**Records from a collection:**
__________

[config.mk]
export PLATFORM = sky130hd
export DESIGN_NAME = eth_rx_filter
export DESIGN_NICKNAME = d
export VERILOG_FILES = /design/src/rtl/eth_filt_pkg.sv /design/src/rtl/eth_filt_addr.sv /design/src/rtl/eth_filt_pattern.sv /design/src/rtl/eth_filt_magic.sv /design/src/rtl/eth_rx_filter.sv
export SDC_FILE = /design/constraint.sdc
export NUM_CORES = 1
export LEC_CHECK = 0
export BUFFER_PORTS_ARGS = -buffer_cell sky130_fd_sc_hd__clkbuf_2
export CORE_MARGIN = 5
export CORE_UTILIZATION = 60
export CTS_BUF_LIST = sky130_fd_sc_hd__clkbuf_8 sky130_fd_sc_hd__clkbuf_16
export DETAILED_ROUTE_END_ITERATION = 7
export GPL_ROUTABILITY_DRIVEN = 0
export PLACE_DENSITY = 0.88
export SYNTH_ARGS = -nofsm -noshare
export SYNTH_HDL_FRONTEND = slang
export SYNTH_SLANG_ARGS = --single-unit
export TNS_END_PERCENT = 30
[constraint.sdc]
create_clock -name clk_i -period 8.72 [get_ports clk_i]
set_input_delay 0.436 -clock clk_i [delete_from_list [all_inputs] [get_ports clk_i]]
set_output_delay 0.436 -clock clk_i [all_outputs]
set_load 0.1 [all_outputs]
[src/rtl/eth_filt_pkg.sv]
package eth_filt_pkg;
  localparam int unsigned N_CRIT    = 6;
  localparam int unsigned MAC_BYTES = 6;
  localparam logic [31:0] CRC_POLY_R = 32'hEDB88320;

  typedef enum int unsigned {
    CR_UNI   = 0,
    CR_PAT   = 1,
    CR_MAGIC = 2,
    CR_HASH  = 3,
    CR_MCAST = 4,
    CR_BCAST = 5
  } crit_e;

  function automatic logic [31:0] crc_step(input logic [31:0] c, input logic [7:0] d);
    logic [31:0] r;
    r = c;
    for (int i = 0; i < 8; i++) begin
      if (r[0] ^ d[i]) r = (r >> 1) ^ CRC_POLY_R;
      else             r = r >> 1;
    end
    return r;
  endfunction
endpackage

[src/rtl/eth_filt_addr.sv]
module eth_filt_addr
  import eth_filt_pkg::*;
#(
  parameter int unsigned IDX_W     = 11,
  parameter int unsigned HASH_BITS = 64
) (
  input  logic                 clk_i,
  input  logic                 rst_ni,
  input  logic                 vld_i,
  input  logic                 sof_i,
  input  logic [7:0]           data_i,
  input  logic [IDX_W-1:0]     idx_i,
  input  logic [47:0]          mac_i,
  input  logic [HASH_BITS-1:0] hash_tbl_i,
  output logic                 uni_o,
  output logic                 mcast_o,
  output logic                 bcast_o,
  output logic                 hash_o
);
  localparam int unsigned HASH_W = $clog2(HASH_BITS);

  logic        eq_q, ones_q, mc_q;
  logic [31:0] crc_q;
  logic        eq_c, ones_c, mc_c;
  logic [31:0] crc_c;
  logic        eq_n, ones_n, mc_n;
  logic [31:0] crc_n, chk;
  logic        in_da, full;
  logic [2:0]  sel, sel_inv;
  logic [7:0]  mbyte;

  always_comb begin
    eq_c   = sof_i ? 1'b1 : eq_q;
    ones_c = sof_i ? 1'b1 : ones_q;
    mc_c   = sof_i ? 1'b0 : mc_q;
    crc_c  = sof_i ? '1   : crc_q;
    in_da  = idx_i < IDX_W'(MAC_BYTES);
    full   = idx_i >= IDX_W'(MAC_BYTES - 1);
    sel    = in_da ? idx_i[2:0] : 3'd0;
    sel_inv = 3'd5 - sel;
    mbyte  = 8'(mac_i >> {sel_inv, 3'b000});
    eq_n = eq_c; ones_n = ones_c; mc_n = mc_c; crc_n = crc_c;
    if (in_da) begin
      eq_n   = eq_c & (data_i == mbyte);
      ones_n = ones_c & (data_i == 8'hFF);
      crc_n  = crc_step(crc_c, data_i);
      if (idx_i == '0) mc_n = data_i[0];
    end
    chk = ~crc_n;
  end

  assign uni_o   = full & eq_n;
  assign bcast_o = full & ones_n;
  assign mcast_o = mc_n;
  assign hash_o  = full & hash_tbl_i[chk[23 +: HASH_W]];

  always_ff @(posedge clk_i or negedge rst_ni) begin
    if (!rst_ni) begin
      eq_q <= 1'b0; ones_q <= 1'b0; mc_q <= 1'b0; crc_q <= '1;
    end else if (vld_i) begin
      eq_q <= eq_n; ones_q <= ones_n; mc_q <= mc_n; crc_q <= crc_n;
    end
  end
endmodule

[src/rtl/eth_filt_pattern.sv]
module eth_filt_pattern #(
  parameter int unsigned IDX_W     = 11,
  parameter int unsigned WIN_BYTES = 64
) (
  input  logic                 clk_i,
  input  logic                 rst_ni,
  input  logic                 vld_i,
  input  logic                 sof_i,
  input  logic [7:0]           data_i,
  input  logic [IDX_W-1:0]     idx_i,
  input  logic [IDX_W-1:0]     off_i,
  input  logic [WIN_BYTES-1:0] mask_i,
  input  logic [15:0]          sum_i,
  output logic                 match_o
);
  localparam int unsigned K_W = $clog2(WIN_BYTES);

  logic [15:0]    acc_q, acc_c, acc_n, word;
  logic           done_q, done_c, done_n;
  logic [IDX_W:0] rel;
  logic [K_W-1:0] k;
  logic           in_win;
  logic [16:0]    s17;

  always_comb begin
    acc_c  = sof_i ? 16'h0 : acc_q;
    done_c = sof_i ? 1'b0  : done_q;
    rel    = {1'b0, idx_i} - {1'b0, off_i};
    in_win = (idx_i >= off_i) && (rel < (IDX_W+1)'(WIN_BYTES));
    k      = rel[K_W-1:0];
    word   = k[0] ? {8'h00, data_i} : {data_i, 8'h00};
    s17    = {1'b0, acc_c} + {1'b0, word};
    acc_n  = acc_c;
    done_n = done_c;
    if (in_win) begin
      if (mask_i[k]) acc_n = s17[15:0] + 16'(s17[16]);  // end-around carry
      if (k == K_W'(WIN_BYTES - 1)) done_n = 1'b1;
    end
  end

  assign match_o = done_n & (~acc_n == sum_i);

  always_ff @(posedge clk_i or negedge rst_ni) begin
    if (!rst_ni) begin
      acc_q <= '0; done_q <= 1'b0;
    end else if (vld_i) begin
      acc_q <= acc_n; done_q <= done_n;
    end
  end
endmodule

[src/rtl/eth_filt_magic.sv]
module eth_filt_magic #(
  parameter int unsigned IDX_W    = 11,
  parameter int unsigned DATA_OFS = 14,
  parameter int unsigned SYNC_LEN = 6,
  parameter int unsigned REPS     = 16
) (
  input  logic             clk_i,
  input  logic             rst_ni,
  input  logic             vld_i,
  input  logic             sof_i,
  input  logic [7:0]       data_i,
  input  logic [IDX_W-1:0] idx_i,
  input  logic [47:0]      mac_i,
  output logic             found_o
);
  localparam int unsigned FF_W  = $clog2(SYNC_LEN + 1);
  localparam int unsigned REP_W = $clog2(REPS);

  logic [FF_W-1:0]  ff_q, ff_c, ff_n;
  logic [REP_W-1:0] rep_q, rep_c, rep_n;
  logic [2:0]       col_q, col_c, col_n, col_inv;
  logic             run_q, run_c, run_n;
  logic             hit_q, hit_c, hit_n;
  logic [7:0]       exp_b;
  logic             is_ff;

  always_comb begin
    ff_c  = sof_i ? '0   : ff_q;
    rep_c = sof_i ? '0   : rep_q;
    col_c = sof_i ? 3'd0 : col_q;
    run_c = sof_i ? 1'b0 : run_q;
    hit_c = sof_i ? 1'b0 : hit_q;
    col_inv = 3'd5 - col_c;
    exp_b = 8'(mac_i >> {col_inv, 3'b000});
    is_ff = data_i == 8'hFF;
    ff_n = ff_c; rep_n = rep_c; col_n = col_c; run_n = run_c; hit_n = hit_c;
    if (idx_i >= IDX_W'(DATA_OFS) && !hit_c) begin
      if (run_c) begin
        if (data_i == exp_b) begin
          if (col_c == 3'd5) begin
            col_n = 3'd0;
            if (rep_c == REP_W'(REPS - 1)) begin
              hit_n = 1'b1; run_n = 1'b0;
            end else rep_n = rep_c + 1'b1;
          end else col_n = col_c + 3'd1;
        end else begin
          run_n = 1'b0;
          ff_n  = is_ff ? FF_W'(1) : '0;
        end
      end else if (is_ff) begin
        ff_n = (ff_c == FF_W'(SYNC_LEN)) ? ff_c : ff_c + 1'b1;
      end else if (ff_c == FF_W'(SYNC_LEN) && data_i == mac_i[47:40]) begin
        run_n = 1'b1; col_n = 3'd1; rep_n = '0; ff_n = '0;
      end else begin
        ff_n = '0;
      end
    end
  end

  assign found_o = hit_n;

  always_ff @(posedge clk_i or negedge rst_ni) begin
    if (!rst_ni) begin
      ff_q <= '0; rep_q <= '0; col_q <= 3'd0; run_q <= 1'b0; hit_q <= 1'b0;
    end else if (vld_i) begin
      ff_q <= ff_n; rep_q <= rep_n; col_q <= col_n; run_q <= run_n; hit_q <= hit_n;
    end
  end
endmodule

[src/rtl/eth_rx_filter.sv]
module eth_rx_filter
  import eth_filt_pkg::*;
#(
  parameter int unsigned IDX_W     = 11,
  parameter int unsigned WIN_BYTES = 64,
  parameter int unsigned HASH_BITS = 64,
  parameter int unsigned DATA_OFS  = 14,
  parameter int unsigned SYNC_LEN  = 6,
  parameter int unsigned REPS      = 16
) (
  input  logic                 clk_i,
  input  logic                 rst_ni,
  input  logic                 valid_i,
  input  logic                 sof_i,
  input  logic                 eof_i,
  input  logic [7:0]           data_i,
  input  logic                 crc_ok_i,
  input  logic [47:0]          local_mac_i,
  input  logic [N_CRIT-1:0]    en_i,
  input  logic                 and_mode_i,
  input  logic                 crc_chk_i,
  input  logic [IDX_W-1:0]     pat_off_i,
  input  logic [WIN_BYTES-1:0] pat_mask_i,
  input  logic [15:0]          pat_sum_i,
  input  logic [HASH_BITS-1:0] hash_tbl_i,
  output logic                 done_o,
  output logic                 accept_o
);
  logic [IDX_W-1:0]  idx_q, idx_c;
  logic [N_CRIT-1:0] hit;
  logic              uni, mc, bc, hs, pm, wk;
  logic              verdict;

  assign idx_c = sof_i ? '0 : idx_q;

  always_ff @(posedge clk_i or negedge rst_ni) begin
    if (!rst_ni)      idx_q <= '0;
    else if (valid_i) idx_q <= (&idx_c) ? idx_c : idx_c + 1'b1;  // saturate
  end

  eth_filt_addr #(.IDX_W(IDX_W), .HASH_BITS(HASH_BITS)) u_addr (
    .clk_i, .rst_ni, .vld_i(valid_i), .sof_i, .data_i, .idx_i(idx_c),
    .mac_i(local_mac_i), .hash_tbl_i,
    .uni_o(uni), .mcast_o(mc), .bcast_o(bc), .hash_o(hs)
  );

  eth_filt_pattern #(.IDX_W(IDX_W), .WIN_BYTES(WIN_BYTES)) u_pat (
    .clk_i, .rst_ni, .vld_i(valid_i), .sof_i, .data_i, .idx_i(idx_c),
    .off_i(pat_off_i), .mask_i(pat_mask_i), .sum_i(pat_sum_i), .match_o(pm)
  );

  eth_filt_magic #(.IDX_W(IDX_W), .DATA_OFS(DATA_OFS), .SYNC_LEN(SYNC_LEN), .REPS(REPS)) u_wake (
    .clk_i, .rst_ni, .vld_i(valid_i), .sof_i, .data_i, .idx_i(idx_c),
    .mac_i(local_mac_i), .found_o(wk)
  );

  always_comb begin
    hit           = '0;
    hit[CR_UNI]   = uni;
    hit[CR_PAT]   = pm;
    hit[CR_MAGIC] = wk & uni;
    hit[CR_HASH]  = hs;
    hit[CR_MCAST] = mc;
    hit[CR_BCAST] = bc;
    if (en_i == '0)      verdict = 1'b1;
    else if (and_mode_i) verdict = &(hit | ~en_i);
    else                 verdict = |(hit & en_i);
    verdict = verdict & (~crc_chk_i | crc_ok_i);
  end

  always_ff @(posedge clk_i or negedge rst_ni) begin
    if (!rst_ni) begin
      done_o <= 1'b0; accept_o <= 1'b0;
    end else begin
      done_o <= valid_i & eof_i;
      if (valid_i & eof_i) accept_o <= verdict;
    end
  end
endmodule

==> run metrics <==
global-route wire length before repair=slightly below 50,000 um; count of final setup violators=0; synth unique cells=86; drt wl/cell=~19 um; count of pins over their slew limit=0; Static Leakage=5.06 nW; floorplan row count=46; share of cells above drive strength 1=24.4%; Clock Tree Buf Depth=2; final non-filler cell area=0.0111 mm2; RSZ-0062 raised after global routing=false; Layout Nets=between 1,500 and 2,000; CTS resizes=0; Critical Path RT=between 9000 and 10,000 ps; detailed-route vias per instance=6.37; Max-Slew Margin vs Limit=13.8%; top-area cell type share of the netlist area=11.7%; die footprint=~0.019 mm2; Initial Util=between 60 and 70%; worst slew pin tran=1280 ps; post-route ant nets=0; core area=0.0158 mm2; biggest area consumer among synthesized cells=dfrtp_1; Worst EP arrival=7410 ps; total gr overflow=0; Cell Area, Placed=approximately 0.011 mm2; Mapped Nets=1,455; die width=roughly 140 um; Tot Pwr=roughly 2.7 mW; outcome=finished clean; cts hold-fix bufs=0; CTS Sinks=77; crit-path max FO=17; GRT Resource Usage Total=33.0%; Post-synth EDFFs=0; final clock period utilization by the worst path=around four fifths; Yosys reg bits=77; Iteration-0 DRC Markers=1,351; CP Launch Type=flop; post-synthesis sequential area ratio=20.4%; setup TNS=0 ps; DR vias=10,100; ys flop type=dfrtp_1; Area contributors post-synth=dfrtp_1, dfstp_2, xnor2_1; post-CTS setup buffers=0; vias in the first global route=~10,000; H-tree Lvls=3; worst skew pair latency=around 350 ps; pin count of the biggest net entering global routing=78; total CTS buffers=9; number of remaining DRC errors=0; # port buffers=226; Ys Warns=0; IO Count=227; clk slew on worst S/H paths=60 ps; CTS tree=yes; HPWL Detailed=between 20,000 and 25,000 um; Pwr Density=approximately 240 mW/mm2; Worst setup EP type=flop; Worst Hold Class=in2async; Async S/R FF share, synth=100%; initial antenna violation count=0; die height=137 um; FF-to-FF setup slack=between 1500 and 2000 ps; synthesis-to-layout area growth=15.3%; Max Cap Violations=0; Register Area=just under 0.002 mm2; CTS root buf=clkbuf_16; ant diodes=0; Peak VDD IR=0.187 mV; FILL cells=1,257; Tmin final=7120 ps; drt total wl=30,700 um; clk_skew=around 6.3 ps; Post-Syn Area per Cell=8.12 um2; synthesized cell area=0.00964 mm2; Mapped Cells=1,188; area of the multi-input gates=0.00714 mm2; critical path class=reg2reg; drt pass-1 iters=8; Max Fclk=141 MHz; Hold Vio Cnt, Final=0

__________

**What is expected:**
Retype every line up to and including the one that contains "[src/rtl/eth_filt_pkg.sv]", beginning at the first line of the records, with no edits.

**Response to this task:**
[config.mk]
export PLATFORM = sky130hd
export DESIGN_NAME = eth_rx_filter
export DESIGN_NICKNAME = d
export VERILOG_FILES = /design/src/rtl/eth_filt_pkg.sv /design/src/rtl/eth_filt_addr.sv /design/src/rtl/eth_filt_pattern.sv /design/src/rtl/eth_filt_magic.sv /design/src/rtl/eth_rx_filter.sv
export SDC_FILE = /design/constraint.sdc
export NUM_CORES = 1
export LEC_CHECK = 0
export BUFFER_PORTS_ARGS = -buffer_cell sky130_fd_sc_hd__clkbuf_2
export CORE_MARGIN = 5
export CORE_UTILIZATION = 60
export CTS_BUF_LIST = sky130_fd_sc_hd__clkbuf_8 sky130_fd_sc_hd__clkbuf_16
export DETAILED_ROUTE_END_ITERATION = 7
export GPL_ROUTABILITY_DRIVEN = 0
export PLACE_DENSITY = 0.88
export SYNTH_ARGS = -nofsm -noshare
export SYNTH_HDL_FRONTEND = slang
export SYNTH_SLANG_ARGS = --single-unit
export TNS_END_PERCENT = 30
[constraint.sdc]
create_clock -name clk_i -period 8.72 [get_ports clk_i]
set_input_delay 0.436 -clock clk_i [delete_from_list [all_inputs] [get_ports clk_i]]
set_output_delay 0.436 -clock clk_i [all_outputs]
set_load 0.1 [all_outputs]
[src/rtl/eth_filt_pkg.sv]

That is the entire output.